Auto-Slides: An Interactive Multi-Agent System for Creating and Customizing Research Presentations
Yuheng Yang, Wenjia Jiang, Yang Wang, Yi Song, Yiwei Wang, Chi Zhang
Abstract
The rapid progress of large language models (LLMs) has opened new opportunities for education. While learners can interact with academic papers through LLM-powered dialogue, limitations still exist: the lack of structured organization and the heavy reliance on text can impede systematic understanding and engagement with complex concepts. To address these challenges, we propose Auto-Slides, an LLM-driven system that converts research papers into pedagogically structured, multimodal slides (e.g., diagrams and tables). Drawing on cognitive science, it creates a presentation-oriented narrative and allows iterative refinement via an interactive editor to better match learners' knowledge level and goals. Auto-Slides further incorporates verification and knowledge retrieval mechanisms to ensure accuracy and contextual completeness.
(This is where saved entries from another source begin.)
`src/rtl/next_pc_ctrl_pkg.sv`:
```
// Shared encodings for the next-PC controller: branch kinds, FSM states, PC step.
package next_pc_ctrl_pkg;
  localparam logic [1:0]  BR_COND = 2'b00;
  localparam logic [1:0]  BR_JAL  = 2'b01;
  localparam logic [1:0]  BR_JALR = 2'b10;
  localparam logic [1:0]  BR_RSVD = 2'b11;
  localparam logic [31:0] PC_INC  = 32'd4;

  typedef enum logic [1:0] {
    S_BOOT  = 2'd0,
    S_REQ   = 2'd1,
    S_FLUSH = 2'd2
  } state_e;
endpackage

```
`src/rtl/PCimm.sv`:
```
// Target adder: base + signed immediate, 32-bit wrap.
module PCimm (
  input  logic [31:0] PC,
  input  logic [31:0] Imm,
  output logic [31:0] Sum
);
  assign Sum = PC + Imm;
endmodule

```
`src/rtl/next_pc_ctrl.sv`:
```
// Next-PC / fetch-request controller with branch redirect and flush pulse.
// Define PC_MISALIGN_TRAP_EN to trap misaligned targets to TRAP_VEC.
module next_pc_ctrl
  import next_pc_ctrl_pkg::*;
#(
  parameter logic [31:0] RESET_PC = 32'h0000_0000,
  parameter logic [31:0] TRAP_VEC = 32'h0000_0100
) (
  input  logic        clk,
  input  logic        rst_n,
  input  logic        br_valid,
  input  logic        br_taken,
  input  logic [1:0]  br_kind,
  input  logic [31:0] br_pc,
  input  logic [31:0] br_imm,
  input  logic [31:0] br_rs1,
  input  logic        stall,
  output logic        if_req,
  output logic [31:0] if_addr,
  input  logic        if_ack,
  output logic [31:0] pc,
  output logic        flush,
  output logic        trap
);
  state_e      state;
  logic [31:0] base, sum, target, redir_pc;
  logic        redirect;

  assign base = (br_kind == BR_JALR) ? br_rs1 : br_pc;

  PCimm u_pcimm (
    .PC  (base),
    .Imm (br_imm),
    .Sum (sum)
  );

  assign target   = (br_kind == BR_JALR) ? {sum[31:1], 1'b0} : sum;
  // Redirects win over stall and the sequential advance; ignored while booting.
  assign redirect = br_valid && br_taken && (br_kind != BR_RSVD) && (state != S_BOOT);

  assign if_req  = (state == S_REQ) && !stall;
  assign if_addr = pc;

`ifdef PC_MISALIGN_TRAP_EN
  logic misalign;
  assign misalign = |target[1:0];
  assign redir_pc = misalign ? TRAP_VEC : target;

  always_ff @(posedge clk or negedge rst_n) begin
    if (!rst_n) trap <= 1'b0;
    else        trap <= redirect && misalign;
  end
`else
  assign redir_pc = target & ~32'd3;
  assign trap     = 1'b0;
`endif

  always_ff @(posedge clk or negedge rst_n) begin
    if (!rst_n) begin
      pc    <= RESET_PC;
      state <= S_BOOT;
      flush <= 1'b0;
    end else begin
      flush <= redirect;
      if (redirect) begin
        pc    <= redir_pc;
        state <= S_FLUSH;
      end else begin
        if (if_req && if_ack) pc <= pc + PC_INC;
        state <= S_REQ;
      end
    end
  end
endmodule

```
`config.mk`:
```
export PLATFORM = sky130hd
export DESIGN_NAME = next_pc_ctrl
export DESIGN_NICKNAME = d
export VERILOG_FILES = /design/src/rtl/next_pc_ctrl_pkg.sv /design/src/rtl/PCimm.sv /design/src/rtl/next_pc_ctrl.sv
export SDC_FILE = /design/constraint.sdc
export NUM_CORES = 1
export LEC_CHECK = 0
export CAP_MARGIN = 20
export CORE_UTILIZATION = 44
export DETAILED_ROUTE_END_ITERATION = 7
export PLACE_DENSITY = 0.89
export REMOVE_ABC_BUFFERS = 1
export SYNTH_ARGS = -nofsm -noshare
export SYNTH_HDL_FRONTEND = slang
export SYNTH_SLANG_ARGS = --single-unit
```
`constraint.sdc`:
```
create_clock -name clk -period 2.3 [get_ports clk]
set_input_delay 0.345 -clock clk [delete_from_list [all_inputs] [get_ports clk]]
set_output_delay 0.345 -clock clk [all_outputs]
set_load 0.05 [all_outputs]
```
==> flow_summary.toml, run 1 <==
[cts]
numCtsBuffers = 5
clock_tree.root_cell = "clkbuf_8"
cts.htree.levels = 2
holdBufCountCts = 0
cts_tree = "done"
cts_buffer_depth = 2
path_clk_slew_ns = 0.08
clock_latency_ns = 0.29
cts_sinks = 32

[logic_synthesis]
ys_seq_elements = 32
netlist.area_leader.share_pct = 19.7
avgSynthCellArea_um2 = 7.89
synth_ff_type = "dfrtp_1"
synth.distinct_cells = 57
yosys_warnings = 0
postSynthCellCount = 516
synthesis.area_mm2 = 0.00407
ys_seq_area_share_pct = 19.7
synthArstFlopShare_pct = 100
synth.area.top_cells = "dfrtp_1, ha_1, mux2_2"
yosysTopAreaCell = "dfrtp_1"
synth-edff-count = 0

[place]
routabilityCongestion = 0.909
port_buffers = 165
place_hpwl_um = 10900
dp_slack_ns = -1.47

[die]
die_w_um = 98.2
initial_core_util_pct = 46.0
pin_count = 171
die_y_um = 98.2
rows = 34
core_area_mm2 = 0.00885
die_area_mm2 = 0.00965

[global_route]
grt_pass1_vias = 5499
grt_usage_pct = 34.1
antenna_found_initial = 0
grt_max_degree = 33
grt_pass1_wl_um = 26200
grt-ovfl-total = 0

[sta]
max_slew_margin_pct = 61.8
maxSlewViolCount = 0
fin_crit_sh_pct = 127
fin_tns_setup_ns = -11.82
fin_skew_ns = 0.00736
rsz0062_at_grt = "yes"
fmax_ghz = 0.342
setup_ws_ns = -0.621
setup_violations = 28
tightest_slew_ns = 0.557
fin_crit_ns = 2.92
hold_violations = 0

[routing]
vias_per_cell = 6.19
routed-wl-met2_um = 9530
firstDrtPassIters = 8
wl_met3_um = 1650
wl_per_cell_um = 21.4
drt-initial-drc-count = 451
vias = 5469
drc_errors = 13
wl_met1_um = 6430
antenna_left = 0
drt-total-wl_um = 18900
top_layer_used = "met4"

[worst_setup_path]
r2r-start = "flush$_DFF_PN0_"
r2r_cells = 8
start_kind = "input pin"
worstSetupEndpointType = "register"
crit_type = "input pin to register"
arrival_ns = 3.10
rrSetupSlack_ns = -0.12
cp_max_fo = 5
crit_required_ns = 2.47
reg2reg_to = "if_addr[22]$_DFFE_PN0P_"
crit_start = "br_kind[1]"

[power_and_ir_drop]
p_leak_nw = 3.23
ir_drop_mv = 0.600
powerDensity_mw_per_mm2 = 766

[finish]
drive_above_1_share_pct = 37.8
syn_to_final_growth_pct = 87.5
num-nets-final = 912
antenna_cells = 0
fill_cells = 402
layout.cells.most_common_list = "clkdlybuf4s50_1, buf_4, nand2_1, nor2_1, dfrtp_1"
final_common_cell = "clkdlybuf4s50_1"
fin_util_pct = 86.3

[worst_hold_path]
holdCritPathClass = "input pin to asynchronous set/reset pin"

[run_status]
status = "complete, but fails checks"
violations = "DRC, setup timing"

[run]
cap_violations = 0
==> power by group <==
group          internal (W)  switching [W]  leakage, nW  total (W)
Clock              0.000383       0.000237       0.0645   0.000620
Sequential         0.000735       0.000274        0.386    0.00101
Combinational       0.00172        0.00250         2.77    0.00422
==> stage by stage <==
step           total power [W]  std cells  hold WS (ns)  cell area, um2
2_1_floorplan          0.00307        466        0.0494            3750
3_3_place_gp           0.00448        852         0.630            6410
3_5_place_dp           0.00457        852         0.658            6410
4_1_cts                0.00546        875         0.475            7260
5_1_grt                0.00605        883         0.520            7640
6_report               0.00585        883         0.493            7640
==> worst max path at each step <==
stage | to | cells past startpoint
after floorplan | if_addr[31]$_DFFE_PN0P_ | 5
after global placement | if_addr[30]$_DFFE_PN0P_ | 13
after detailed placement | if_addr[30]$_DFFE_PN0P_ | 13
after CTS | if_addr[30]$_DFFE_PN0P_ | 15
after global routing | if_addr[31]$_DFFE_PN0P_ | 14
final | if_addr[31]$_DFFE_PN0P_ | 14
==> cells by family (layout without fill, tap and decap cells) <==
group | Yosys count | count (layout) | synth area share [%]
other | 1 | 5 | 0.0921
buffers and inverters | 66 | 321 | 9.43
adders and majority gates | 34 | 34 | 10.4
xor gates and xnor gates | 52 | 52 | 11.2
DFF | 32 | 32 | 19.7
AOI/OAI and AO/OA | 122 | 122 | 18.5
muxes | 36 | 36 | 9.77
and+or+nand+nor | 173 | 173 | 21.0
==> layer usage <==
| layer | global-route usage, % | vias up |
|---|---|---|
| met5 | 0 | - |
| met4 | 15.5 | 0 |
| met3 | 7.73 | 127 |
| met2 | 65.5 | 421 |
| met1 | 34.7 | 2580 |
| li1 | - | 2341 |
==> layout make-up <==
cell class	count	area, um2	share of cell area (%)
Clock buffer	7	96.3	1.26
Clock inverter	1	30.0	0.393
Inverter	12	45.0	0.590
Multi-Input combinational cell	422	3730	48.9
Sequential cell	32	801	10.5
Tap cell	108	135	1.77
Timing Repair Buffer	301	2800	36.6
==> Yosys cell counts (all sizes together) (2+ instances only) <==
| library cell | count |
|---|---|
| a21o | 7 |
| nor3 | 13 |
| nor2b | 2 |
| dfrtp | 32 |
| nand4 | 16 |
| a211oi | 5 |
| and3 | 8 |
| nand2b | 3 |
| xnor2 | 25 |
| a21oi | 38 |
| o31ai | 3 |
| or4 | 2 |
| mux2i | 6 |
| a211o | 2 |
| nor2 | 40 |
| or2 | 4 |
| ha | 34 |
| mux2 | 30 |
| o21ai | 41 |
| o211ai | 3 |
| clkbuf | 17 |
| nand2 | 49 |
| buf | 37 |
| and4 | 5 |
| nor4 | 4 |
| nor3b | 2 |
| a31o | 2 |
| inv | 11 |
| and2 | 4 |
| o21bai | 3 |
| xor2 | 27 |
| nand3 | 17 |
| o21a | 2 |
| nand3b | 2 |
==> timing repair <==
action,4_1_cts,5_1_grt
gates resized for setup,123,71
pin swaps,41,47
buffers inserted,19,13
endpoints found under the setup margin,29,29
cloned,3,0
==> sequential cells by signal, summed over array words and instances (netlist names) <==
register / cells
state: 1
flush: 1
if_addr: 30
==> critical path, cell delays in order <==
cell,delay (ns)
buf_2,0.12
nand2b_4,0.17
buf_16,0.16
mux2_2,0.38
ha_4,0.29
nand4_1,0.17
a21oi_2,0.29
nand2_2,0.15
o21ai_4,0.21
a41oi_2,0.14
buf_6,0.16
o31ai_4,0.26
a41o_1,0.19
nor2_1,0.04
No activity file was read; power rests on OpenSTA's default activity.
==> run 2: changes to the inputs <==
--- a/config.mk
+++ b/config.mk
@@ -5,10 +5,12 @@
 export SDC_FILE = /design/constraint.sdc
 export NUM_CORES = 1
 export LEC_CHECK = 0
+export ABC_AREA = 1
 export CAP_MARGIN = 20
-export CORE_UTILIZATION = 44
+export CORE_UTILIZATION = 47
+export CTS_CLUSTER_SIZE = 10
 export DETAILED_ROUTE_END_ITERATION = 7
-export PLACE_DENSITY = 0.89
+export PLACE_DENSITY = 0.9
 export REMOVE_ABC_BUFFERS = 1
 export SYNTH_ARGS = -nofsm -noshare
 export SYNTH_HDL_FRONTEND = slang
==> flow_summary.toml, run 2 <==
[logic_synthesis]
ys_seq_elements = 32
synth-edff-count = 0
synth.most_common_cell = "nand2_1"
postSynthCellCount = 820
synth.area.top_cells = "nand2_1, dfrtp_1, ha_1"
synthesis.area_mm2 = 0.00480
ys_seq_area_share_pct = 16.7
yosysTopAreaCell = "nand2_1"
synthArstFlopShare_pct = 100
synth_ff_type = "dfrtp_1"
netlist.area_leader.share_pct = 19.6
yosys_warnings = 0
synth_common_cells = "nand2_1, nor2_1, a21oi_1"
synth.distinct_cells = 43
avgSynthCellArea_um2 = 5.85

[run_status]
status = "complete, but fails checks"
violations = "setup timing"

[cts]
clock_latency_ns = 0.29
cts_sinks = 32
numCtsBuffers = 5
cts_tree = "done"
cts_buffer_depth = 2
cts.htree.levels = 2
clock_tree.root_cell = "clkbuf_8"
path_clk_slew_ns = 0.07

[power_and_ir_drop]
power.total_w = 0.00571
ir_drop_mv = 0.518
p_leak_nw = 3.52
powerDensity_mw_per_mm2 = 706

[sta]
maxSlewViolCount = 0
fin_skew_ns = 0.00484
fmax_ghz = 0.398
setup_violations = 18
setup_ws_ns = -0.213
max_slew_margin_pct = 65.8
fin_crit_sh_pct = 109
hold_violations = 0
rsz0062_at_grt = "yes"
tightest_slew_ns = 0.512
fin_crit_ns = 2.51
hold_ws_ns = 0.459

[finish]
final_common_cell = "nand2_1"
drive_above_1_share_pct = 28.7
num-nets-final = 1158
largest_reg_flops = 30
layout.cells.most_common_list = "nand2_1, clkdlybuf4s50_1, inv_1, buf_4, nor2_1"
antenna_cells = 0
syn_to_final_growth_pct = 68.5
fill_cells = 598

[die]
die_w_um = 103
initial_core_util_pct = 48.9
rows = 36
die_area_mm2 = 0.0106
die_y_um = 103
core_area_mm2 = 0.00982
pin_count = 171

[global_route]
grt_max_degree = 33
grt_pass1_vias = 6229
grt_usage_pct = 34.1
grt-ovfl-total = 0
grt_pass1_wl_um = 28500
antenna_found_initial = 0

[worst_setup_path]
start_kind = "input pin"
worst_path_largest_cell_delay_ns = 0.38
slowest_stage = "o21ai_0"
path_cells = "buf_8, inv_4, nand2_4, buf_8, clkbuf_16, nand2_1, nand2_2, ha_4, a21oi_4, buf_4, nand2_1, nand2_1, nand2_1, nand2_1, nand2_1, o21ai_0, nand2_1, o21ai_2"
crit_required_ns = 2.52
cp_max_fo = 8
arrival_ns = 2.73
critical_path.top_delay_family = "simple AND/OR/NAND/NOR gates"
cp_num_buf_inv = 5
crit_type = "input pin to register"
worstSetupEndpointType = "register"
critPathMostFrequentCell = "nand2_1"

[routing]
firstDrtPassIters = 6
antenna_left = 0
drc_errors = 0
wl_per_cell_um = 19.0
drt-initial-drc-count = 902
vias_per_cell = 6.13
drt-total-wl_um = 22000
vias = 7069

[worst_hold_path]
holdCritPathClass = "input pin to asynchronous set/reset pin"

[run]
cap_violations = 0

[place]
port_buffers = 165
place_hpwl_um = 12400
routabilityCongestion = 0.967
==> run 2: cell count changes after synthesis, sizes merged, moves of 6 or more <==
| cell | change |
|---|---|
| and3 | -7 |
| nand2 | +212 |
| buf | +9 |
| xor2 | -19 |
| clkbuf | -10 |
| o21ai | +12 |
| a31oi | +6 |
| mux2 | -30 |
| xnor2 | -16 |
| a21oi | +40 |
| nor2 | +46 |
| nand3 | +32 |
| inv | +69 |
==> run 2: where the power goes <==
part	switching (W)	total, W	internal (W)
Sequential	0.000298	0.00101	0.000716
Clock	0.000220	0.000602	0.000382
Combinational	0.00258	0.00409	0.00152
==> run 2: metrics by stage <==
| stage | utilization [%] | setup TNS (ns) | std cells | setup slack (ns) | cell area (um2) |
|---|---|---|---|---|---|
| 4_1_cts | 77.4 | 0 | 1147 | 0.000828 | 7600 |
| 3_3_place_gp | 69.3 | -14.77 | 1131 | -0.642 | 6810 |
| 6_report | 82.3 | -1.41 | 1154 | -0.213 | 8090 |
| 2_1_floorplan | - | -10.79 | 771 | -0.611 | 4470 |
| 3_5_place_dp | 69.3 | -17.37 | 1131 | -0.737 | 6810 |
| 5_1_grt | 82.3 | -2.58 | 1154 | -0.227 | 8090 |
==> run 2: metal layers <==
metal	track usage, %	vias to the layer above	wire length, um
met2	60.7	688	9930
met4	14.4	0	1650
met3	4.07	202	2720
li1	-	3065	-
met5	0	-	0
met1	41.3	3114	7680
==> run 2: worst paths after layout <==
check	start	end	slack [ns]	depth (start not counted)
min in group clk	br_kind[0]	state[0]$_DFF_PN0_	0.56	4
max in group asynchronous	rst_n	if_addr[23]$_DFFE_PN0P_	1.53	2
min	rst_n	if_addr[7]$_DFFE_PN0P_	0.46	2
min reg2reg	if_addr[30]$_DFFE_PN0P_	if_addr[30]$_DFFE_PN0P_	0.59	2
max	br_kind[0]	if_addr[15]$_DFFE_PN0P_	-0.21	18
max reg2reg	if_addr[2]$_DFFE_PN0P_	if_addr[14]$_DFFE_PN0P_	0.29	11
==> run 2: what timing repair did <==
| item | CTS | global route |
|---|---|---|
| cloned | 2 | 1 |
| pin swaps | 29 | 61 |
| endpoints found under the setup margin | 27 | 27 |
| hold buffers | 0 | 0 |
| hold endpoints to repair | 0 | 0 |
| gates resized for setup | 120 | 118 |
| setup buffers | 6 | 6 |
==> run 2: worst register-to-register path: stages (launching register included) <==
cell	delay (ns)
dfrtp_1	0.47
ha_1	0.23
nand3_1	0.15
nor2_2	0.18
nand2_2	0.12
inv_2	0.09
nand2_1	0.06
inv_2	0.09
nand2_1	0.07
xnor2_1	0.13
o21ai_0	0.19
a21oi_1	0.11
==> run 2: area by class of cell <==
cell class                 instances  area [um2]  share of cell area [%]
multi-input combinational        659        4320                    53.4
timing repair buffer             242        2370                    29.3
sequential                        32         801                    9.90
inverter                          80         305                    3.78
tap                              133         166                    2.06
clock buffer                       7        96.3                    1.19
clock inverter                     1        30.0                   0.371
==> run 2: cells by family after synthesis <==
logic type / share of synthesized area, %
buffers and inverters: 13.5
XOR/XNOR: 3.10
AND/OR/NAND/NOR: 40.1
other: 0.0782
adder cells (fa/ha/maj): 8.87
flip-flops: 16.7
AO/OA/AOI/OAI: 17.4
multiplexers: 0.209
==> run 3: changes to the inputs <==
--- a/config.mk
+++ b/config.mk
@@ -12,6 +12,7 @@
 export DETAILED_ROUTE_END_ITERATION = 7
 export PLACE_DENSITY = 0.9
 export REMOVE_ABC_BUFFERS = 1
+export SKIP_CTS_REPAIR_TIMING = 1
 export SYNTH_ARGS = -nofsm -noshare
 export SYNTH_HDL_FRONTEND = slang
 export SYNTH_SLANG_ARGS = --single-unit
==> flow_summary.toml, run 3 (synthesized netlist as in run 2, its figures left out) <==
[run_status]
status = "completed"

[power_and_ir_drop]
ir_drop_mv = 0.515
power.total_w = 0.00533
powerDensity_mw_per_mm2 = 714
p_leak_nw = 3.33

[place]
port_buffers = 165
place_area_mm2 = 0.00681
place_hpwl_um = 12400
routabilityCongestion = 0.967

[finish]
drive_above_1_share_pct = 20.3
syn_to_final_growth_pct = 55.6
antenna_cells = 0
largest_reg_flops = 30
fin_util_pct = 76.0
num-nets-final = 1145
layout.cells.most_common_list = "nand2_1, clkdlybuf4s50_1, inv_1, nor2_1, buf_4"
final_common_cell = "nand2_1"
design_area_mm2 = 0.00746

[routing]
drc_errors = 0
vias_per_cell = 5.44
antenna_left = 0
drt-initial-drc-count = 359
vias = 6203
drt-total-wl_um = 16800
firstDrtPassIters = 5
wl_per_cell_um = 14.8

[worst_setup_path]
r2r-start = "if_addr[2]$_DFFE_PN0P_"
cp_max_fo = 12
arrival_ns = 2.48
r2r_cells = 11
rrSetupSlack_ns = 0.35
start_kind = "input pin"
crit_type = "input pin to register"
crit_start = "br_kind[0]"
crit_required_ns = 2.49
worstSetupEndpointType = "register"
reg2reg_to = "if_addr[30]$_DFFE_PN0P_"

[global_route]
grt_pass1_wl_um = 24700
grt_usage_pct = 29.2
grt_pass1_vias = 5545
grt-ovfl-total = 0
grt_max_degree = 33
antenna_found_initial = 0

[sta]
maxSlewViolCount = 0
fin_crit_ns = 2.30
hold_violations = 0
fmax_ghz = 0.435
max_slew_margin_pct = 63.2
fin_crit_sh_pct = 99.9
fin_tns_setup_ns = 0
setup_violations = 0
hold_ws_ns = 0.451
rsz0062_at_grt = "yes"
fin_skew_ns = 0.00526
tightest_slew_ns = 0.545

[cts]
cts_sinks = 32
cts_buffer_depth = 2
path_clk_slew_ns = 0.07
cts_tree = "done"
clock_tree.root_cell = "clkbuf_8"
clock_latency_ns = 0.29
numCtsBuffers = 5
cts.htree.levels = 2

[die]
die_y_um = 103
pin_count = 171
core_area_mm2 = 0.00982
initial_core_util_pct = 48.9
die_area_mm2 = 0.0106
rows = 36
die_w_um = 103

[run]
cap_violations = 0

[worst_hold_path]
holdCritPathClass = "input pin to asynchronous set/reset pin"
-- run 3: cell types whose count changed in the layout (fill, tap and decap cells not counted), sizes merged --
cell    before  now
buf         78   64
clkbuf       9   10
-- run 3: critical path: stages --
cell	delay, ns
clkbuf_2	0.10
inv_2	0.05
nand2_4	0.09
inv_4	0.06
buf_12	0.14
buf_12	0.13
nand2_1	0.05
nand2_1	0.06
ha_2	0.38
nand2_1	0.10
o21ai_0	0.28
nand2_1	0.11
o311ai_0	0.16
nor2_1	0.12
nand3_1	0.11
nand3_1	0.08
nand2_1	0.07
nand2_1	0.04
-- run 3: where the power goes --
group	internal [W]	total, W	switching (W)
logic	0.00138	0.00371	0.00232
registers	0.000716	0.00101	0.000297
clock network	0.000382	0.000606	0.000224
-- run 3: cell type report --
type | count | area, um2
Inverter | 80 | 303
Sequential cell | 32 | 801
Tap cell | 133 | 166
Fill cell | 762 | 2360
Clock inverter | 1 | 30.0
Multi-Input combinational cell | 659 | 3860
Timing Repair Buffer | 229 | 2200
Clock buffer | 7 | 96.3
-- run 3: through the flow --
step           setup WS (ns)  cells
6_report             0.00326   1141
5_1_grt               -0.119   1141
4_1_cts               -0.445   1139
3_5_place_dp          -0.737   1131
3_3_place_gp          -0.642   1131
2_1_floorplan         -0.611    771
-- run 3: how the worst max path moves through the flow --
stage	end	slack (ns)	cells past startpoint
5_1_grt	if_addr[24]$_DFFE_PN0P_	-0.12	16
3_5_place_dp	if_addr[26]$_DFFE_PN0P_	-0.74	19
4_1_cts	if_addr[26]$_DFFE_PN0P_	-0.45	19
6_report	if_addr[31]$_DFFE_PN0P_	0.003	18
2_1_floorplan	if_addr[5]$_DFFE_PN0P_	-0.61	7
3_3_place_gp	if_addr[21]$_DFFE_PN0P_	-0.64	17
-- run 3: per-layer routing --
layer | vias to the layer above | part of all wire [%] | global-route usage, %
met5 | - | 0 | 0
met4 | 0 | 2.6 | 7.58
met3 | 45 | 7.6 | 2.31
met2 | 342 | 49 | 51.5
met1 | 2777 | 41 | 38.3
li1 | 3039 | - | -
Through extensive user studies, Auto-Slides demonstrates strong learner acceptance, improved structural support for understanding, and expert-validated gains in narrative quality compared with conventional LLM-based reading. Our contributions lie in designing a multi-agent framework for transforming academic papers into pedagogically optimized slides and introducing interactive customization for personalized learning.